Dow Clings to Friday Recovery
All of Wall Street’s major indexes headed for gains in the final session of the week, bouncing back from a brutal Thursday session that saw the Dow drop as much as 448 points. On Friday, the Dow Jones Industrial Average climbed 95.22 points, or 0.4%, to reach 25,585.69. The index opened sharply higher, which reflected a fairly strong pre-session for Dow futures.
The broad S&P 500 Index of large-cap stocks gained 0.1% to 2,826.06. Seven of 11 primary sectors contributed to the rally, with financials leading the way higher.
Meanwhile, the technology-focused Nasdaq Composite Index edged up 0.1% to finish at 7,637.01.
Stock Market’s Weekly Losses Mount as Economy Cools
The Dow’s recovery on Friday failed to halt another weekly decline for the benchmark average. The Dow has registered losses in each of the last five weeks and has reversed nearly 1,100 points from its yearly high.

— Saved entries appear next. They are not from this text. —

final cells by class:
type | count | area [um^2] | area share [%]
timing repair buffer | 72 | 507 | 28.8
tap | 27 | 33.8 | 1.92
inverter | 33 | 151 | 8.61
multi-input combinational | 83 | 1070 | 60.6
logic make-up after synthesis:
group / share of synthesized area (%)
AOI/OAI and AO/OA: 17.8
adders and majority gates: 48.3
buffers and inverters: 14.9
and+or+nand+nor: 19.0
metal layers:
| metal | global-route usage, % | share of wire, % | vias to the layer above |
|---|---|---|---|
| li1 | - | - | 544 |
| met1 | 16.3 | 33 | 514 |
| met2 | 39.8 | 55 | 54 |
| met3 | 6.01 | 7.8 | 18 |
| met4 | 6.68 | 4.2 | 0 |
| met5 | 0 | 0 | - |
File: config.mk
export PLATFORM = sky130hd
export DESIGN_NAME = wesu_alu
export DESIGN_NICKNAME = d
export VERILOG_FILES = /design/src/rtl/wesu_pkg.sv /design/src/rtl/wesu_alu.sv
export SDC_FILE = /design/constraint.sdc
export NUM_CORES = 2
export LEC_CHECK = 0
export BUFFER_PORTS_ARGS = -buffer_cell sky130_fd_sc_hd__buf_2
export CELL_PAD_IN_SITES_DETAIL_PLACEMENT = 1
export CELL_PAD_IN_SITES_GLOBAL_PLACEMENT = 1
export CORE_ASPECT_RATIO = 1.1
export CORE_MARGIN = 3
export CORE_UTILIZATION = 40
export DETAILED_ROUTE_END_ITERATION = 10
export PLACE_DENSITY = 0.79
export SLEW_MARGIN = 20
export SYNTH_ARGS = -nofsm -noshare
export SYNTH_HDL_FRONTEND = slang
export SYNTH_SLANG_ARGS = --single-unit
export TNS_END_PERCENT = 5
File: constraint.sdc
create_clock -name vclk -period 11
set_clock_uncertainty 0.2 [all_clocks]
set_input_delay 1.1 -clock vclk [all_inputs]
set_output_delay 1.1 -clock vclk [all_outputs]
set_load 0.01 [all_outputs]
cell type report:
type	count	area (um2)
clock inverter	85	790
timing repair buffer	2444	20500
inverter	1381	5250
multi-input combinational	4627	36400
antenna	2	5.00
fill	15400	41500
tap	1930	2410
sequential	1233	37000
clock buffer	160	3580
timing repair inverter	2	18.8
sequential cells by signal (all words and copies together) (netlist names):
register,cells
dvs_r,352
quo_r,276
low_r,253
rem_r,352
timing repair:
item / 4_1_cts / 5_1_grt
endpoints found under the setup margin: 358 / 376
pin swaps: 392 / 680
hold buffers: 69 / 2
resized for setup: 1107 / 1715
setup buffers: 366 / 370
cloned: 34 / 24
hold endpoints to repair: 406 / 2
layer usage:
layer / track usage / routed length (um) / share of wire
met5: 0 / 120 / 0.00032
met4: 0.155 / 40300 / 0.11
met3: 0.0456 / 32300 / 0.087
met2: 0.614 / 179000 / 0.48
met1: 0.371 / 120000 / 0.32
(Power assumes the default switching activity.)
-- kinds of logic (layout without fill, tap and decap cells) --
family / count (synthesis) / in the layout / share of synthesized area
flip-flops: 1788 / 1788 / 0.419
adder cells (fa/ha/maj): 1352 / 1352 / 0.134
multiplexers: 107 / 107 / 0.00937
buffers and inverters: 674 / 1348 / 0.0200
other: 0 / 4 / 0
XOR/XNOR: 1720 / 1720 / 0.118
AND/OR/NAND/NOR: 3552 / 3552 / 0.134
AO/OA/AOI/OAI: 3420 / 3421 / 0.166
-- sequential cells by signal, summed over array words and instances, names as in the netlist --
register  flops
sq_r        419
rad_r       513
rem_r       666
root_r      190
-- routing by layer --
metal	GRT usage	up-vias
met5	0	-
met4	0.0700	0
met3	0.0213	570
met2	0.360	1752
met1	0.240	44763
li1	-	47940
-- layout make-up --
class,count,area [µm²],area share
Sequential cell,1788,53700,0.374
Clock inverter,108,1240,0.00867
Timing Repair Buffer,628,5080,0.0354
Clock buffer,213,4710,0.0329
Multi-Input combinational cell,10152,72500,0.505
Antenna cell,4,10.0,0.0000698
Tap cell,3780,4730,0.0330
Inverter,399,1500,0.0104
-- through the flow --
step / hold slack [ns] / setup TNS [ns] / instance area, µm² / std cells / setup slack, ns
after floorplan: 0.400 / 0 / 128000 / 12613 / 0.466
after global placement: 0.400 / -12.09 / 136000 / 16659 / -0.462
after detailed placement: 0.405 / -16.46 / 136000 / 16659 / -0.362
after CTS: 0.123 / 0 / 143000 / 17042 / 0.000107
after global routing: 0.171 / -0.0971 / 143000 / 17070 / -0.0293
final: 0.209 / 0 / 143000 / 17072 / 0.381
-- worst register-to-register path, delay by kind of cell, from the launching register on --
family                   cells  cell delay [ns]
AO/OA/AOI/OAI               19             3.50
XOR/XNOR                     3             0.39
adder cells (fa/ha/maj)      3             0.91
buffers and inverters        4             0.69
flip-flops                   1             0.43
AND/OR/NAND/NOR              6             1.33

An escalating U.S.-China trade war and mixed economic data have undermined the market’s bullish revival in recent weeks.
On Friday, the Department of Commerce said U.S. durable goods orders declined more than expected last month, raising concerns about a broad cooldown in the economy at the start of the second quarter.

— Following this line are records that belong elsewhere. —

<file path="config.mk">
export PLATFORM = sky130hd
export DESIGN_NAME = cxr_isqrt_pipe
export DESIGN_NICKNAME = d
export VERILOG_FILES = /design/src/design/cxr_isqrt_pipe.sv
export SDC_FILE = /design/constraint.sdc
export NUM_CORES = 1
export LEC_CHECK = 0
export ABC_AREA = 0
export BUFFER_PORTS_ARGS = -buffer_cell sky130_fd_sc_hd__buf_2
export CORE_MARGIN = 8
export CORE_UTILIZATION = 35
export DETAILED_ROUTE_END_ITERATION = 12
export MAX_ROUTING_LAYER = met4
export SLEW_MARGIN = 25
export SYNTH_ARGS = -nofsm -noshare
export SYNTH_HDL_FRONTEND = slang
export SYNTH_SLANG_ARGS = --single-unit
</file>
<file path="constraint.sdc">
create_clock -name clk -period 3.05 [get_ports clk]
set_input_delay 0.305 -clock clk [delete_from_list [all_inputs] [get_ports clk]]
set_output_delay 0.305 -clock clk [all_outputs]
set_load 0.01 [all_outputs]
</file>
<file path="src/design/cxr_isqrt_pipe.sv">
// Pipelined floor square root, one root bit per stage.
// No dependencies.
module cxr_isqrt_pipe #(
  parameter int ROOT_W = 20
) (
  input  logic                  clk,
  input  logic                  en,
  input  logic [2*ROOT_W-1:0]   radicand,
  output logic [ROOT_W-1:0]     root
);

  localparam int REM_W = ROOT_W + 2;
  localparam int SH_W  = REM_W + 2;

  logic [REM_W-1:0]    rem_r  [ROOT_W];
  logic [ROOT_W-1:0]   root_r [ROOT_W];
  logic [2*ROOT_W-1:0] rad_r  [ROOT_W];

  for (genvar i = 0; i < ROOT_W; i++) begin : g_stage
    logic [REM_W-1:0]    rem_in;
    logic [ROOT_W-1:0]   root_in;
    logic [2*ROOT_W-1:0] rad_in;
    logic [SH_W-1:0]     sh;
    logic [SH_W-1:0]     trial;
    logic                ge;

    if (i == 0) begin : g_first
      assign rem_in  = '0;
      assign root_in = '0;
      assign rad_in  = radicand;
    end else begin : g_next
      assign rem_in  = rem_r[i-1];
      assign root_in = root_r[i-1];
      assign rad_in  = rad_r[i-1];
    end

    assign sh    = {rem_in, rad_in[2*(ROOT_W-1-i) +: 2]};
    assign trial = SH_W'({root_in, 2'b01});
    assign ge    = sh >= trial;

    always_ff @(posedge clk) begin
      if (en) begin
        rem_r[i]  <= ge ? REM_W'(sh - trial) : REM_W'(sh);
        root_r[i] <= {root_in[ROOT_W-2:0], ge};
        rad_r[i]  <= rad_in;
      end
    end
  end

  assign root = root_r[ROOT_W-1];

endmodule

</file>
[Yosys cells after proc, flatten, opt, wreduce, memory -nomap -nowiden]
Memory sizes are Yosys's and may differ from the RTL's.
Cells that the tools add are included.
Cells by class
  mux-type cells: 22
  $add $sub $neg: 20
  magnitude comparators: 20
Operators with widths (number)
  $ge A24 B22 Y1: 19
  $mux W22: 20
  $sub A22 B22 Y22: 19
  $sub A2 B1 Y3 const B: 1
  $ge A2 B1 Y1 const B: 1
  $mux W1: 2
Storage, ports and cells
  memories kept: 3
  logic and storage cells: 65
  bits of input ports: 42
  output and inout bits: 20
  flip-flop bits (word level): 0
  bits in writable memories: 1640
Memory list
  rad_r: depth 20, bits a word 40, read ports 19, clocked after memory_dff 0, write ports 20, line 17  | logic [2*ROOT_W-1:0] rad_r [ROOT_W];
  rem_r: depth 20, bits a word 22, read ports 19, clocked after memory_dff 0, write ports 20, line 15  | logic [REM_W-1:0] rem_r [ROOT_W];
  root_r: depth 20, bits a word 20, read ports 20, clocked after memory_dff 0, write ports 20, line 16  | logic [ROOT_W-1:0] root_r [ROOT_W];

[Depth between registers and ports, before layout]
Gate-level depths: netlist of the first run.
An unclocked memory read counts as a cell.
  depth after elaboration: 3
  mapped depth: 13
  gate-level depth less buffers: 11

[Least setup slack after synthesis of the first run]
OpenSTA, ideal clock, no wires.
  path type: register to register
  start: mem rem_r[15][3] in the netlist's numbering
  end: mem rem_r[16][21] in the netlist's numbering (data pin)
  library setup time: 0.260 ns
  period minus slack after synthesis: 3.171 ns
  setup slack: -0.121 ns
  data required time: 2.790 ns
  data arrival time: 2.911 ns
  cell stages (with the launch flop): 10
  buffers on the path: 0
  path through: edfxtp_1 -> ha_1 -> a21oi_1 -> nor2b_1 -> o31ai_1 -> a21oi_1 -> a311o_1 -> a2111oi_0 -> o211ai_1 -> mux2_2
RTL lines (line)
  start, declared: 15

==> results of run 1 <==
## Yosys cell counts, types with 4 or more instances
library cell    n  area share [%]
mux2_2         35            0.87
inv_1         266             2.2
nor2_1        211             1.8
a21o_1         77             1.3
ha_1          231             6.4
a21oi_1       173             1.9
nor3_1         93             1.0
a2111oi_0       7            0.14
edfxtp_1      980              65
o41ai_1         4           0.078
a211oi_1       19            0.32
a31o_2          5           0.097
o31ai_1        25            0.42
o21a_1         55            0.92
nor4_1         46            0.64
xor2_1        150             2.9
buf_1           4           0.033
or2_2          19            0.26
o21bai_1       11            0.18
mux2i_1         9            0.20
xnor2_1       148             2.9
a21boi_0       10            0.17
o211ai_1       11            0.18
nand2_1       217             1.8
and3_1         12            0.17
nand2b_1       47            0.65
and2_1         11            0.15
nand3_1        51            0.57
nand4_1        30            0.42
o2111ai_1       4           0.078
nor2b_1        36            0.50
or3_1          28            0.39
a22o_1          4           0.078
o31a_1          8            0.16
a211o_1         6            0.12
nor4b_1         6            0.12
nor3b_1         6            0.10
or4_1          18            0.30
o21ai_0       183             2.0
and4_1          6            0.12
clkbuf_1       53            0.44
nand3b_1       17            0.28
a31oi_1        13            0.18
## kinds of logic after synthesis
group	count (synthesis)	synth area share, %
xor+xnor	298	5.79
flops	980	65.3
fa+ha+maj	231	6.41
mux	46	1.14
other cells	1	0.00832
simple gates	868	9.60
buf+inv	325	2.73
compound gates	645	9.00
## routing by layer
metal | vias to the layer above | track usage, %
met5 | - | -
met4 | 0 | 4.41
met3 | 162 | 2.09
met2 | 346 | 19.8
met1 | 12400 | 12.9
li1 | 13200 | -
## critical path, stage by stage (launching register included)
cell and delay, ns:
edfxtp_1 0.38, or4_4 0.54, or3_4 0.34, or4_4 0.43
or4_4 0.51, nand4b_4 0.28, nand4_4 0.22, nor3_2 0.07
xor2_1 0.14
## area by class of cell
cell class              instances  area (sq um)
clock buffers                 129          2820
repair buffers                282          2310
fillers                     11700         74700
inverters                     266           998
well taps                    1662          2080
flip-flops and latches        980         29400
clock inverters                70           668
multi-input cells            2089         14600
## what timing repair did
item / 4_1_cts / 5_1_grt
pin swaps: 2 / 12
setup buffers: 2 / 3
endpoints found under the setup margin: 32 / 91
endpoints found under the hold margin: 53 / 0
hold buffers: 42 / 0
gates resized for setup: 5 / 39
## worst max path at each step
stage	from	to	slack [ns]	cells after the start
detailed placement	rem_r[2][11]	rem_r[3][13]	-0.12	8
floorplan	rem_r[2][8]	rem_r[3][3]	-0.04	7
global placement	rem_r[2][11]	rem_r[3][13]	-0.1	8
global route	rem_r[2][9]	rem_r[3][19]	-0.24	8
finish	rem_r[2][9]	rem_r[3][19]	-0.13	8
CTS	rem_r[2][11]	rem_r[3][17]	-0.12	8
## where the power goes
part / internal, mW / switching, mW / total [mW]
Clock: 7.44 / 5.25 / 12.7
Combinational: 2.68 / 3.08 / 5.76
Sequential: 16.7 / 0.835 / 17.6
## stage by stage
step | cells | hold slack, ns | utilization (%)
global placement | 5232 | 0.400 | 38.2
detailed placement | 5232 | 0.405 | 38.2
floorplan | 3394 | 0.400 | -
global route | 5478 | 0.250 | 41.5
CTS | 5475 | 0.238 | 41.3
finish | 5478 | 0.317 | 41.5
## registers in the layout (all words and copies together), names as in the netlist
signal,cells
root_r,210
rad_r,380
rem_r,390
==> summary.txt, run 1 <==
Run status
  – Outcome: finished with violations
  – Failing checks: setup timing

Layout
  – Diodes inserted: 0
  – Commonest non-fill, non-tap cell in the layout: edfxtp_1
  – Area growth from synthesis to layout: 17.5%
  – Design area: 52900 sq um
  – Most frequent cells in the layout: edfxtp_1 (980), inv_1 (266), ha_1 (227)
  – Share of cells above drive strength 1: 13.2%
  – Layout Nets: 3999

Synthesis
  – Ys async rst share: 0%
  – Synthesized cell area: 45100 sq um
  – Number of flops mapped to enable cells by yosys: 980
  – Post-Synthesis Net Count: 3667
  – Synth unique cells: 76
  – Syn avg cell area: 13.3 sq um
  – Ys flop type: edfxtp_1
  – Cell count after synthesis: 3394
  – YS warnings: 0
  – Sequential element share of the synthesized area: 65.3%
  – #FFs+latches synth: 980

Setup path
  – Critical path required time: 3.49 ns
  – Worst EP arrival: 3.62 ns
  – Crit path max fanout: 7
  – R2R Setup Slk: -0.13 ns
  – Startpoint Class: register
  – Crit Path Class: register to register
  – Critical R2R Launch: rem_r[2][9]
  – Crit end category: register
  – Reg2reg path depth: 8
  – Reg-to-reg endpoint: rem_r[3][19]

STA
  – RSZ-0062 raised after global routing: true
  – Slew HR: 49.7%
  – Fin crit period: 3.18 ns
  – Clock Skews: 0.0528 ns
  – Setup_tns: -1.08 ns
  – Max Slew Vio Count: 0
  – Post-route setup slack: -0.131 ns
  – Slew of the pin with the lowest slew margin: 0.746 ns
  – # setup viols final: 14
  – Hold Vio Cnt, Final: 0
  – FMAX: 314 MHz
  – Fin crit share: 104%

Detailed routing
  – Met2 WL: 39.8 mm
  – Routed Antenna Nets: 0
  – Via/cell ratio: 4.77
  – Initial drt markers: 1250
  – DRC Markers: 0
  – DRT Pass-1 Iters: 5
  – Wl on met1: 34.1 mm
  – Per-cell routed wire length: 14.4 um
  – WL final: 79.1 mm
  – Vias: 26.1k
  – Met3 wire len: 2.67 mm
  – Max layer used: met4

Place
  – Port bufs: 61
  – Placer Congestion: 0.882
  – Post-DP Area: 48800 sq um
  – HPWL after DPL: 56.6 mm
  – Dpl ws: -0.116 ns

Hold path
  – WHS Path Cells: 2
  – Tightest Hold Check Type: input pin to register
  – Hold endpoint: rad_r[0][7]
  – Hold Path Origin: radicand[7]

Global route
  – Pin count of the biggest net entering global routing: 104
  – GRT Resource Usage Total: 11.3%
  – Via count of the first global-routing pass: 26.1k
  – Number of antenna violations at the first check in global routing: 0
  – Total grt overflow: 0
  – First-pass GRT wire length: 129 mm

CTS
  – H-Tree Depth: 3
  – CTS Sinks: 980
  – Clk buf depth: 3
  – Clock transition at path regs: 0.06 ns
  – Root Buffer: clkbuf_16
  – CTS buffer count: 107
  – Worst-skew pair later-pin latency: 0.71 ns
  – CTS tree: yes

Power
  – Leakage power: 20.4 nW
  – Final Power: 36.0 mW
  – VDD IR max: 0.000659 V
  – Power per Cell Area: 680 nW/um^2

Die
  – Num rows: 131
  – Initial Util: 35.3%
  – Die X: 375 um
  – I/O pins: 62
  – Die Ht: 375 um
  – Core area: 128000 sq um
  – Die area: 140000 sq um

Job
  – Max_cap viols: 0
(Power assumes the default switching activity.)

Orders for manufactured goods meant to last three years or more plunged 2.1% in April following a downwardly revised gain of 1.7% in March.
Orders for nondefense capital goods excluding aircraft, a key proxy for business spending plans, fell 0.9%, official data showed.
Weak manufacturing data join a slew of other indicators that show the U.S. economy slowing down in the second quarter. Last week, government data showed a small drop in retail sales, an indicator that has slumped in three of the past five months. Housing activity has also cooled, as evidenced by the recent fall in existing and new home sales.